Saturday, September 8, 2012

Whatsoever You Do To The Least Of My Brethren


Weird title for a Buddhist Blog? Not really.

While I was responding to a post on Facebook, I was reminded of the words of a folk song we used to sing when I was still connected to a church. The lyrics said, ”Whatsoever you do for the least of my brethren, that you do unto me.” It is based on a quote attributed to Christ in the New Testament.  When I thought about it after I had written that response, it occurred to me that the quote beautifully expresses one of the main tenets of Buddhism: we are indeed all one and each of us has within us the Buddha nature. There is more than one religious scholar who has posited the suggestion that given where Christ lived, and how extensively he travelled, it is quite possible that during the period of his life which is unaccounted for, he came in contact with Buddhist thought that had already existed for 600 years. Regardless of whether or not that is so, many of the teachings of Buddha and of Christ are strikingly similar. There is an excellent book by the well-known Buddhist monk and teacher, Thich Nhat Hanh, called Living Buddha, Living Christ that explores these similarities quite well.

I couldn’t help but notice that Christ does not say treating those in need compassionately is because of him or through him or in his name, but rather is in fact actually treating him that way. He is quite clearly stating that the divinity many believe to have resided in him exists in each and every one of us, and that in extending loving-kindness to the lowest elements of our society we are showing it to ourselves and to every other being because we are all one great inter-dependent entity.

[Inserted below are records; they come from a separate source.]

<file path="src/rtl/core/rsc_pkg.sv">
package rsc_pkg;

	// Default sizes of the converter.
	localparam int MAX_RADIX_DEF = 16;
	localparam int ACC_WIDTH_DEF = 32;

	// Quotient bits the digit divider retires per cycle.
	localparam int DIV_STEP = 8;

	localparam int CFG_RADIX_W = 5;
	localparam int CFG_WORD_W  = 64;
	localparam int CFG_IDX_W   = 3;

	localparam logic [7:0] CH_NUL   = 8'h00;
	localparam logic [7:0] CH_PLUS  = 8'h2B;
	localparam logic [7:0] CH_MINUS = 8'h2D;
	localparam logic [7:0] CH_SPACE = 8'h20;

	typedef enum logic [CFG_IDX_W-1:0] {
		CFG_FROM_RADIX = 3'd0,
		CFG_FROM_LOW   = 3'd1,
		CFG_FROM_HIGH  = 3'd2,
		CFG_TO_RADIX   = 3'd3,
		CFG_TO_LOW     = 3'd4,
		CFG_TO_HIGH    = 3'd5
	} cfg_index_t;

	typedef enum logic [1:0] {
		ST_OK       = 2'd0,
		ST_ALPHABET = 2'd1,
		ST_DIGIT    = 2'd2,
		ST_OVERFLOW = 2'd3
	} status_t;

	typedef struct packed {
		logic [CFG_RADIX_W-1:0] from_radix;
		logic [CFG_WORD_W-1:0]  from_low;
		logic [CFG_WORD_W-1:0]  from_high;
		logic [CFG_RADIX_W-1:0] to_radix;
		logic [CFG_WORD_W-1:0]  to_low;
		logic [CFG_WORD_W-1:0]  to_high;
	} cfg_regs_t;

	// Microprogram.
	localparam int PC_W = 4;

	typedef enum logic [3:0] {
		A_NOP        = 4'd0,
		A_FETCH      = 4'd1,
		A_CLASSIFY   = 4'd2,
		A_MARK       = 4'd3,
		A_ACCUM      = 4'd4,
		A_STATUS     = 4'd5,
		A_DIV_INIT   = 4'd6,
		A_DIV_STEP   = 4'd7,
		A_STORE      = 4'd8,
		A_EMIT_MINUS = 4'd9,
		A_READ       = 4'd10,
		A_EMIT_DIGIT = 4'd11,
		A_CLEAR      = 4'd12,
		A_EMIT_ERR   = 4'd13
	} action_t;

	typedef enum logic [3:0] {
		C_NEXT        = 4'd0,
		C_ALWAYS      = 4'd1,
		C_NO_INPUT    = 4'd2,
		C_SKIP        = 4'd3,
		C_NOT_LAST    = 4'd4,
		C_ERR         = 4'd5,
		C_DIV_MORE    = 4'd6,
		C_Q_NONZERO   = 4'd7,
		C_MORE_DIGITS = 4'd8
	} cond_t;

	typedef struct packed {
		action_t         action;
		cond_t           cond;
		logic [PC_W-1:0] target;
	} ctrl_word_t;

	typedef struct packed {
		logic in_fire;
		logic skip;
		logic last;
		logic err;
		logic div_more;
		logic q_nonzero;
		logic more_digits;
		logic hold;
	} dp_flags_t;

	localparam logic [PC_W-1:0] PC_FETCH    = 4'd0;
	localparam logic [PC_W-1:0] PC_CLASSIFY = 4'd1;
	localparam logic [PC_W-1:0] PC_MARK     = 4'd2;
	localparam logic [PC_W-1:0] PC_ACCUM    = 4'd3;
	localparam logic [PC_W-1:0] PC_CHKLAST  = 4'd4;
	localparam logic [PC_W-1:0] PC_ERRCHK   = 4'd5;
	localparam logic [PC_W-1:0] PC_DIVINIT  = 4'd6;
	localparam logic [PC_W-1:0] PC_DIVSTEP  = 4'd7;
	localparam logic [PC_W-1:0] PC_STORE    = 4'd8;
	localparam logic [PC_W-1:0] PC_MINUS    = 4'd9;
	localparam logic [PC_W-1:0] PC_READ     = 4'd10;
	localparam logic [PC_W-1:0] PC_DIGIT    = 4'd11;
	localparam logic [PC_W-1:0] PC_DONE     = 4'd12;
	localparam logic [PC_W-1:0] PC_ERR      = 4'd13;

	function automatic logic [7:0] symbol_at(input logic [CFG_WORD_W-1:0] lo,
			input logic [CFG_WORD_W-1:0] hi, input logic [3:0] idx);
		logic [2*CFG_WORD_W-1:0] both;
		both = {hi, lo};
		return both[{idx, 3'b000} +: 8];
	endfunction

endpackage

</file>
<file path="src/rtl/core/rsc_seq.sv">
module rsc_seq (
	input  logic               clk,
	input  logic               arst_n,
	input  rsc_pkg::dp_flags_t flags,
	output rsc_pkg::ctrl_word_t ctrl
);
	import rsc_pkg::*;

	logic [PC_W-1:0] pc_q;
	logic            take;

	function automatic ctrl_word_t cw(input action_t a, input cond_t c,
			input logic [PC_W-1:0] t);
		ctrl_word_t w;
		w.action = a;
		w.cond   = c;
		w.target = t;
		return w;
	endfunction

	function automatic ctrl_word_t rom_word(input logic [PC_W-1:0] a);
		ctrl_word_t w;
		case (a)
			PC_FETCH:    w = cw(A_FETCH,      C_NO_INPUT,    PC_FETCH);
			PC_CLASSIFY: w = cw(A_CLASSIFY,   C_SKIP,        PC_CHKLAST);
			PC_MARK:     w = cw(A_MARK,       C_NEXT,        PC_FETCH);
			PC_ACCUM:    w = cw(A_ACCUM,      C_NEXT,        PC_FETCH);
			PC_CHKLAST:  w = cw(A_STATUS,     C_NOT_LAST,    PC_FETCH);
			PC_ERRCHK:   w = cw(A_NOP,        C_ERR,         PC_ERR);
			PC_DIVINIT:  w = cw(A_DIV_INIT,   C_NEXT,        PC_FETCH);
			PC_DIVSTEP:  w = cw(A_DIV_STEP,   C_DIV_MORE,    PC_DIVSTEP);
			PC_STORE:    w = cw(A_STORE,      C_Q_NONZERO,   PC_DIVSTEP);
			PC_MINUS:    w = cw(A_EMIT_MINUS, C_NEXT,        PC_FETCH);
			PC_READ:     w = cw(A_READ,       C_NEXT,        PC_FETCH);
			PC_DIGIT:    w = cw(A_EMIT_DIGIT, C_MORE_DIGITS, PC_READ);
			PC_DONE:     w = cw(A_CLEAR,      C_ALWAYS,      PC_FETCH);
			PC_ERR:      w = cw(A_EMIT_ERR,   C_ALWAYS,      PC_DONE);
			default:     w = cw(A_NOP,        C_ALWAYS,      PC_FETCH);
		endcase
		return w;
	endfunction

	assign ctrl = rom_word(pc_q);

	always_comb begin
		case (ctrl.cond)
			C_NEXT:        take = 1'b0;
			C_ALWAYS:      take = 1'b1;
			C_NO_INPUT:    take = !flags.in_fire;
			C_SKIP:        take = flags.skip;
			C_NOT_LAST:    take = !flags.last;
			C_ERR:         take = flags.err;
			C_DIV_MORE:    take = flags.div_more;
			C_Q_NONZERO:   take = flags.q_nonzero;
			C_MORE_DIGITS: take = flags.more_digits;
			default:       take = 1'b1;
		endcase
	end

	always_ff @(posedge clk or negedge arst_n) begin
		if (!arst_n) begin
			pc_q <= PC_FETCH;
		end else if (!flags.hold) begin
			pc_q <= take ? ctrl.target : pc_q + 4'd1;
		end
	end

endmodule

</file>
<file path="src/rtl/core/rsc_datapath.sv">
module rsc_datapath #(
	parameter int MAX_RADIX = rsc_pkg::MAX_RADIX_DEF,
	parameter int ACC_WIDTH = rsc_pkg::ACC_WIDTH_DEF
) (
	input  logic                clk,
	input  logic                arst_n,
	input  rsc_pkg::ctrl_word_t ctrl,
	input  rsc_pkg::cfg_regs_t  cfg,
	input  logic                in_valid,
	input  logic [7:0]          in_char,
	input  logic                in_last,
	input  logic                out_stall,
	output logic                out_valid,
	output logic [7:0]          out_char,
	output logic                out_last,
	output logic [1:0]          status,
	output rsc_pkg::dp_flags_t  flags
);
	import rsc_pkg::*;

	localparam int RAD_W   = $clog2(MAX_RADIX + 1);
	localparam int DIG_W   = $clog2(MAX_RADIX);
	localparam int PROD_W  = ACC_WIDTH + RAD_W;
	localparam int NSTEP   = (ACC_WIDTH + DIV_STEP - 1) / DIV_STEP;
	localparam int PAD_W   = NSTEP * DIV_STEP;
	localparam int CNT_W   = (NSTEP > 1) ? $clog2(NSTEP) : 1;
	localparam int SLOTS   = ACC_WIDTH + 1;
	localparam int ADDR_W  = $clog2(SLOTS);

	// Number state.
	logic [ACC_WIDTH-1:0] acc_q;
	logic                 neg_q;
	logic                 first_q;
	logic                 bad_q;
	logic                 ovf_q;

	logic [7:0]           char_q;
	logic                 last_q;
	logic [DIG_W-1:0]     digit_q;
	logic                 found_q;
	logic [PROD_W-1:0]    prod_q;
	status_t              status_q;
	logic                 alph_ok_q;

	// Digit divider and store.
	logic [PAD_W-1:0]     div_q;
	logic [DIG_W-1:0]     rem_q;
	logic [CNT_W-1:0]     cnt_q;
	logic [RAD_W-1:0]     tr_q;
	logic                 minus_q;
	logic [ADDR_W-1:0]    ndig_q;
	logic [7:0]           mem [SLOTS];
	logic [7:0]           rd_data_q;

	logic                 out_valid_q;
	logic [7:0]           out_char_q;
	logic                 out_last_q;
	status_t              out_status_q;

	logic                 in_fire;
	logic                 is_sign;
	logic [RAD_W-1:0]     fr;
	logic [DIG_W-1:0]     look_digit;
	logic                 look_found;
	logic [PROD_W-1:0]    lim;
	logic [DIG_W-1:0]     rem_next;
	logic [DIV_STEP-1:0]  qbits;
	logic [DIG_W:0]       trial;
	logic                 emit_req;
	logic                 go;

	function automatic logic alph_ok(input logic [CFG_RADIX_W-1:0] radix,
			input logic [CFG_WORD_W-1:0] lo, input logic [CFG_WORD_W-1:0] hi);
		logic       ok;
		logic [7:0] s;
		ok = (radix >= 5'd2) && (radix <= 5'(MAX_RADIX));
		for (int i = 0; i < MAX_RADIX; i++) begin
			if (5'(i) < radix) begin
				s = symbol_at(lo, hi, 4'(i));
				if (s == CH_NUL || s == CH_PLUS || s == CH_MINUS || s == CH_SPACE)
					ok = 1'b0;
				for (int j = 0; j < i; j++) begin
					if (symbol_at(lo, hi, 4'(j)) == s)
						ok = 1'b0;
				end
			end
		end
		return ok;
	endfunction

	assign in_fire = in_valid && (ctrl.action == A_FETCH);
	assign is_sign = (char_q == CH_PLUS) || (char_q == CH_MINUS);

	assign fr = (cfg.from_radix > 5'(MAX_RADIX)) ? RAD_W'(MAX_RADIX)
		: cfg.from_radix[RAD_W-1:0];

	// First match wins, so scan from the top and let lower indices override.
	always_comb begin
		look_digit = '0;
		look_found = 1'b0;
		for (int i = MAX_RADIX - 1; i >= 0; i--) begin
			if (RAD_W'(i) < fr && symbol_at(cfg.from_low, cfg.from_high, 4'(i)) == char_q) begin
				look_digit = DIG_W'(i);
				look_found = 1'b1;
			end
		end
	end

	// Largest magnitude: 2^(W-1) when negative, 2^(W-1)-1 otherwise.
	assign lim = PROD_W'({neg_q, {(ACC_WIDTH-1){~neg_q}}});

	// Restoring division, DIV_STEP quotient bits per cycle, remainder stays narrow.
	always_comb begin
		rem_next = rem_q;
		qbits    = '0;
		trial    = '0;
		for (int k = 0; k < DIV_STEP; k++) begin
			trial = {rem_next, div_q[PAD_W-1-k]};
			if (trial >= (DIG_W+1)'(tr_q)) begin
				rem_next = DIG_W'(trial - (DIG_W+1)'(tr_q));
				qbits[DIV_STEP-1-k] = 1'b1;
			end else begin
				rem_next = trial[DIG_W-1:0];
			end
		end
	end

	assign emit_req = (ctrl.action == A_EMIT_ERR) || (ctrl.action == A_EMIT_DIGIT)
		|| (ctrl.action == A_EMIT_MINUS && minus_q);
	assign go = !(emit_req && out_valid_q && out_stall);

	always_ff @(posedge clk or negedge arst_n) begin
		if (!arst_n) begin
			acc_q   <= '0;
			neg_q   <= 1'b0;
			first_q <= 1'b1;
			bad_q   <= 1'b0;
			ovf_q   <= 1'b0;
		end else begin
			case (ctrl.action)
				A_CLASSIFY: begin
					first_q <= 1'b0;
					if (first_q && is_sign)
						neg_q <= (char_q == CH_MINUS);
				end
				A_MARK: begin
					if (!found_q)
						bad_q <= 1'b1;
				end
				A_ACCUM: begin
					if (found_q) begin
						if (prod_q > lim)
							ovf_q <= 1'b1;
						else
							acc_q <= prod_q[ACC_WIDTH-1:0];
					end
				end
				A_CLEAR: begin
					acc_q   <= '0;
					neg_q   <= 1'b0;
					first_q <= 1'b1;
					bad_q   <= 1'b0;
					ovf_q   <= 1'b0;
				end
				default: begin
				end
			endcase
		end
	end

	always_ff @(posedge clk) begin
		alph_ok_q <= alph_ok(cfg.from_radix, cfg.from_low, cfg.from_high)
			&& alph_ok(cfg.to_radix, cfg.to_low, cfg.to_high);
		case (ctrl.action)
			A_FETCH: begin
				if (in_fire) begin
					char_q <= in_char;
					last_q <= in_last;
				end
			end
			A_CLASSIFY: begin
				digit_q <= look_digit;
				found_q <= look_found;
			end
			A_MARK: begin
				prod_q <= PROD_W'(acc_q) * PROD_W'(fr) + PROD_W'(digit_q);
			end
			A_STATUS: begin
				if (!alph_ok_q)
					status_q <= ST_ALPHABET;
				else if (bad_q)
					status_q <= ST_DIGIT;
				else if (ovf_q)
					status_q <= ST_OVERFLOW;
				else
					status_q <= ST_OK;
			end
			A_DIV_INIT: begin
				div_q   <= PAD_W'(acc_q);
				rem_q   <= '0;
				cnt_q   <= '0;
				ndig_q  <= '0;
				tr_q    <= cfg.to_radix[RAD_W-1:0];
				minus_q <= neg_q && (acc_q != '0);
			end
			A_DIV_STEP: begin
				div_q <= (div_q << DIV_STEP) | PAD_W'(qbits);
				rem_q <= rem_next;
				cnt_q <= cnt_q + 1'b1;
			end
			A_STORE: begin
				mem[ndig_q] <= symbol_at(cfg.to_low, cfg.to_high, 4'(rem_q));
				ndig_q      <= ndig_q + 1'b1;
				rem_q       <= '0;
				cnt_q       <= '0;
			end
			A_READ: begin
				rd_data_q <= mem[ndig_q - 1'b1];
				ndig_q    <= ndig_q - 1'b1;
			end
			default: begin
			end
		endcase
	end

	// Output register: a result may wait here while the next request is taken.
	always_ff @(posedge clk or negedge arst_n) begin
		if (!arst_n) begin
			out_valid_q <= 1'b0;
		end else if (emit_req && go) begin
			out_valid_q <= 1'b1;
		end else if (!out_stall) begin
			out_valid_q <= 1'b0;
		end
	end

	always_ff @(posedge clk) begin
		if (emit_req && go) begin
			case (ctrl.action)
				A_EMIT_MINUS: begin
					out_char_q   <= CH_MINUS;
					out_last_q   <= 1'b0;
					out_status_q <= ST_OK;
				end
				A_EMIT_DIGIT: begin
					out_char_q   <= rd_data_q;
					out_last_q   <= (ndig_q == '0);
					out_status_q <= ST_OK;
				end
				default: begin
					out_char_q   <= CH_NUL;
					out_last_q   <= 1'b1;
					out_status_q <= status_q;
				end
			endcase
		end
	end

	assign out_valid = out_valid_q;
	assign out_char  = out_char_q;
	assign out_last  = out_last_q;
	assign status    = out_status_q;

	assign flags.in_fire     = in_fire;
	assign flags.skip        = (first_q && is_sign) || bad_q || ovf_q;
	assign flags.last        = last_q;
	assign flags.err         = (status_q != ST_OK);
	assign flags.div_more    = (cnt_q != CNT_W'(NSTEP - 1));
	assign flags.q_nonzero   = (div_q != '0);
	assign flags.more_digits = (ndig_q != '0);
	assign flags.hold        = !go;

endmodule

</file>
<file path="src/rtl/core/radix_string_converter_unit.sv">
// Converts a number given one character per request, in the source alphabet with an optional
// leading sign, into the same value in the destination alphabet, most significant digit first
// with a leading '-' for negative values; a bad alphabet, a foreign character or overflow of
// the ACC_WIDTH-bit signed range yields one result with out_char zero and an error status.
// A small microprogram steps the shared datapath one control word per cycle unless a result
// waiting at the output stalls it. A character that is not the last passes fetch, lookup,
// multiply-add, range check and end test, or only fetch, lookup and end test if it is the
// sign or follows an error. The last character adds an error check; an error result is
// then emitted, plus any stall at the output. Otherwise the divider is loaded and the value
// is divided by the destination radix once per output digit; the divider retires 8 quotient
// bits a cycle, and each digit ends in a store step. The optional minus sign step follows,
// spent even when there is no sign, then each digit takes a read and an emit step, plus any
// stall at the output. A last step clears the number state, then the next request is taken.
// Configuration must be written only while idle; the block itself does not enforce it.
module radix_string_converter_unit #(
	parameter int MAX_RADIX = rsc_pkg::MAX_RADIX_DEF,
	parameter int ACC_WIDTH = rsc_pkg::ACC_WIDTH_DEF
) (
	input  logic                            clk,
	input  logic                            arst_n,
	input  logic                            in_valid,
	output logic                            in_stall,
	input  logic [7:0]                      in_char,
	input  logic                            in_last,
	output logic                            out_valid,
	input  logic                            out_stall,
	output logic [7:0]                      out_char,
	output logic                            out_last,
	output logic [1:0]                      status,
	input  logic                            cfg_valid,
	output logic                            cfg_ready,
	input  logic [rsc_pkg::CFG_IDX_W-1:0]   cfg_index,
	input  logic [rsc_pkg::CFG_WORD_W-1:0]  cfg_data
);
	import rsc_pkg::*;

	cfg_regs_t  cfg_q;
	ctrl_word_t ctrl;
	dp_flags_t  flags;

	assign cfg_ready = 1'b1;

	always_ff @(posedge clk or negedge arst_n) begin
		if (!arst_n) begin
			cfg_q.from_radix <= 5'd2;
			cfg_q.from_low   <= '0;
			cfg_q.from_high  <= '0;
			cfg_q.to_radix   <= 5'd2;
			cfg_q.to_low     <= '0;
			cfg_q.to_high    <= '0;
		end else if (cfg_valid && cfg_ready) begin
			case (cfg_index)
				CFG_FROM_RADIX: cfg_q.from_radix <= cfg_data[CFG_RADIX_W-1:0];
				CFG_FROM_LOW:   cfg_q.from_low   <= cfg_data;
				CFG_FROM_HIGH:  cfg_q.from_high  <= cfg_data;
				CFG_TO_RADIX:   cfg_q.to_radix   <= cfg_data[CFG_RADIX_W-1:0];
				CFG_TO_LOW:     cfg_q.to_low     <= cfg_data;
				CFG_TO_HIGH:    cfg_q.to_high    <= cfg_data;
				default: begin
				end
			endcase
		end
	end

	assign in_stall = (ctrl.action != A_FETCH);

	rsc_seq u_seq (
		.clk    (clk),
		.arst_n (arst_n),
		.flags  (flags),
		.ctrl   (ctrl)
	);

	rsc_datapath #(
		.MAX_RADIX (MAX_RADIX),
		.ACC_WIDTH (ACC_WIDTH)
	) u_dp (
		.clk       (clk),
		.arst_n    (arst_n),
		.ctrl      (ctrl),
		.cfg       (cfg_q),
		.in_valid  (in_valid),
		.in_char   (in_char),
		.in_last   (in_last),
		.out_stall (out_stall),
		.out_valid (out_valid),
		.out_char  (out_char),
		.out_last  (out_last),
		.status    (status),
		.flags     (flags)
	);

endmodule

</file>
<file path="config.mk">
export PLATFORM = sky130hd
export DESIGN_NAME = radix_string_converter_unit
export DESIGN_NICKNAME = d
export VERILOG_FILES = /design/src/rtl/core/rsc_pkg.sv /design/src/rtl/core/rsc_seq.sv /design/src/rtl/core/rsc_datapath.sv /design/src/rtl/core/radix_string_converter_unit.sv
export SDC_FILE = /design/constraint.sdc
export NUM_CORES = 2
export LEC_CHECK = 0
export BUFFER_PORTS_ARGS = -buffer_cell sky130_fd_sc_hd__buf_2
export CORE_MARGIN = 8
export CORE_UTILIZATION = 40
export DETAILED_ROUTE_END_ITERATION = 8
export HOLD_SLACK_MARGIN = 0.12
export PLACE_DENSITY = 0.6
export SYNTH_ARGS = -nofsm -noshare
export SYNTH_HDL_FRONTEND = slang
export SYNTH_SLANG_ARGS = --single-unit
</file>
<file path="constraint.sdc">
create_clock -name clk -period 16.3 [get_ports clk]
set_clock_uncertainty 0.05 [all_clocks]
set_input_delay 4.89 -clock clk [delete_from_list [all_inputs] [get_ports clk]]
set_output_delay 4.89 -clock clk [all_outputs]
set_load 0.02 [all_outputs]
</file>
==> results.md <==
* Layout cell share with drive strength beyond 1 at 16.9%
* Final setup viols at 0
* Max-slew violations at 0
* Syn Nets at between 6,000 and 7,000
* RSZ-0062 raised after global routing: no
* Initial DRC Count at 5,529
* RePlAce Congestion at 0.997
* Power Dens Cells at 217 nW/um^2
* Die H at 409 um
* Die area at 167,000 um^2
* CTS tree: done
* Nets at 6,195
* Area Growth Syn to Fin at 8.65%
* Worst reg2reg path endpoint: u_dp.rem_q[1]$_SDFFCE_PP0P_
* CTS resizes at 0
* Met2 Use GR at 38.4%
* Worst Path Arrival at 14.08 ns
* Yosys cell types at 77
* FF+latch area at 19,300 um^2
* Starting density of the core at 40.2%
* Sw frac at a little under half
* Grt met1 use at 34.1%
* WL final at 221,000 um
* Async set-reset flop share out of synthesis at between 40% and 50%
* Layout fillers at 14,500
* Outcome: finished, final reports clean
* Critical Path End: u_dp.rem_q[1]$_SDFFCE_PP0P_
* Slew HR at 17.3%
* CORE AREA at 154,000 um^2
* Final antenna-violating net count at 0
* H-tree lvl count at 3
* FF-to-FF path depth at 60
* Part of the power in combinational logic at 66.4%
* Global route hottest layer: met2
* Worst skew pair latency at 0.73 ns
* Initial DRT Pass Iterations at 9
* Tcrit/Tclk final at 83.4%
* Fmax at between 70 and 80 MHz
* Post-synth top flop: edfxtp_1
* Pleak at 25.7 nW
* Detailed-route DRC error count at 0
* CTS sink count at 694
* Mapped Area at 61,700 um^2
* Row count at 144
* Worst min path class: reg2reg
* Commonest non-fill, non-tap cell in the layout: xor2_1
* Final Hold Viols at 0
* CP peak stage delay at slightly below 0.6 ns
* Net Sw Power at just under 0.007 W
* GR Util met3 at 6.85%
* Clock power frac at 13.3%
* Startpoint class of the critical path: register
* Syn Inst Count at 6,036
* Flop pwr share at between 20% and 30%
* Slowest cell on the critical path: inv_1
* I/O Buffers at 93
* Sum Neg Setup Slack at 0 ns
* Inserted Clock Buffers at 80
* CTS clk-pin slew, worst paths at ~0.060 ns
* Worst EP required at between 15 and 20 ns
* CTS Buffer Depth at 3
* Fin Hold WS at around 0.44 ns
* Largest net degree at the start of global routing at 181
* Crit Path Class: reg2reg
* Origin of the critical flop-to-flop path: u_dp.tr_q[1]$_DFFE_PP_
* Cts hold-fix bufs at 0
* DR vias at roughly 48,000
* Most frequent cells in the layout: xor2_1 (1,140), xnor2_1 (994), edfxtp_1 (386)
* HPWL Detailed at 140,000 um
* Avg WL per Cell at roughly 28 um
* Peak supply drop at slightly below 0.9 mV
* Clock Root Buffer: clkbuf_16
* Critical path endpoint category: register
* Die X at 409 um
* Gr ovfl total at 0
* I/O pin cnt at 95
* Worst R2R Setup Slack at between 2 and 3 ns
* Vias in the first global route at 48,000
* Multi-input logic area at around 39,000 um^2
* Avg Cell Area, Syn at 10.2 um^2
* Initial antenna violation count at 19
* Critical Path Start: u_dp.tr_q[1]$_DFFE_PP_
* Fin crit period at 13.60 ns
* Internal at 0.00778 W
* Setup bufs post-CTS at 0
* Post-synth EDFFs at 386
* Slew @ Worst Pin at ~1.2 ns
* Synthesis-stage register bit count at around 700
* GRT Total Usage at between 20% and 30%
* Ys Warns at 0
* CP Max Fanout at 13
* # Max-Cap Violations at 0
* First-pass GRT wire length at between 300,000 and 400,000 um
* Crit path top cell by count: a21o_1
* Via density at 6.05
* Sequential element share of the synthesized area at between 30% and 40%
==> logic make-up after synthesis <==
group	Yosys count	share of synthesized area, %
AOI/OAI and AO/OA	428	4.38
xor gates and xnor gates	2135	30.3
adders and majority gates	256	6.43
buffers and inverters	760	5.27
DFF	694	31.3
muxes	482	10.9
other	1	0.00608
and+or+nand+nor	1280	11.4
==> worst max-delay path: cells and delay by family (launching register included) <==
| family | cells | cell delay, ns |
|---|---|---|
| buf+inv | 3 | 0.76 |
| fa+ha+maj | 8 | 2.46 |
| flops | 1 | 0.52 |
| simple gates | 14 | 1.97 |
| mux | 6 | 1.99 |
| compound gates | 29 | 5.66 |
==> cell type report <==
class | instances | share of cell area (%)
Multi-Input combinational cell | 4582 | 58.6
Sequential cell | 694 | 28.8
Timing Repair Buffer | 379 | 3.93
Tap cell | 2044 | 3.81
Clock buffer | 99 | 3.20
Clock inverter | 50 | 1.01
Inverter | 121 | 0.677
Antenna cell | 9 | 0.0336
==> sequential cells by signal, summed over array words and instances, names as in the netlist, 2 cells and up <==
register,flops
u_dp.rd_data_q,8
u_dp.mem,264
u_dp.status,2
u_dp.cnt_q,2
u_dp.rem_q,4
u_dp.out_char,8
u_dp.prod_q,37
u_dp.digit_q,4
u_dp.status_q,2
u_dp.acc_q,32
u_dp.ndig_q,6
u_dp.char_q,8
cfg_q,266
u_seq.pc_q,4
u_dp.tr_q,5
u_dp.div_q,32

There is a joke that goes, “What did Buddha say to the hot dog vender? Make me one with everything!” This is one of the most central but also most difficult tenets of Buddhism; there is no real self, we are all part and parcel of every living being and all of nature, even the earth itself.  On that basis, every act directed at another person is directed at ourselves and the universe that dwells within all of us. When asked what were the greatest laws, the second part of Christ’s reply was, “Love your neighbor as yourself.” I believe that this statement relates directly to the one quoted above. I used to think it meant to love other people as much as you love yourself, but since I have embraced Buddhism, I interpret it to mean literally to love your neighbor AS yourself and yourself AS your neighbor. There is no difference…it is the same act. What is honored in that act is the shared humanity, or perhaps as my youngest would have it, the shared divinity, that links all living beings.

Ultimately, what Christ and Buddha both have tried to teach us is that when we look at that homeless person, or that mentally ill person, or photographs of suffering persons all over the world, we are looking at ourselves in our shared humanity. If I may parody another oft-stated maxim, “There, but for different circumstances I can’t control, go I.”

We are indeed our brothers’ and our sisters’ keepers because they are us and we are them. Knowing and embracing that  simple reality engenders neither pity nor revulsion, but true compassion, which, after all,  means, “to feel with.”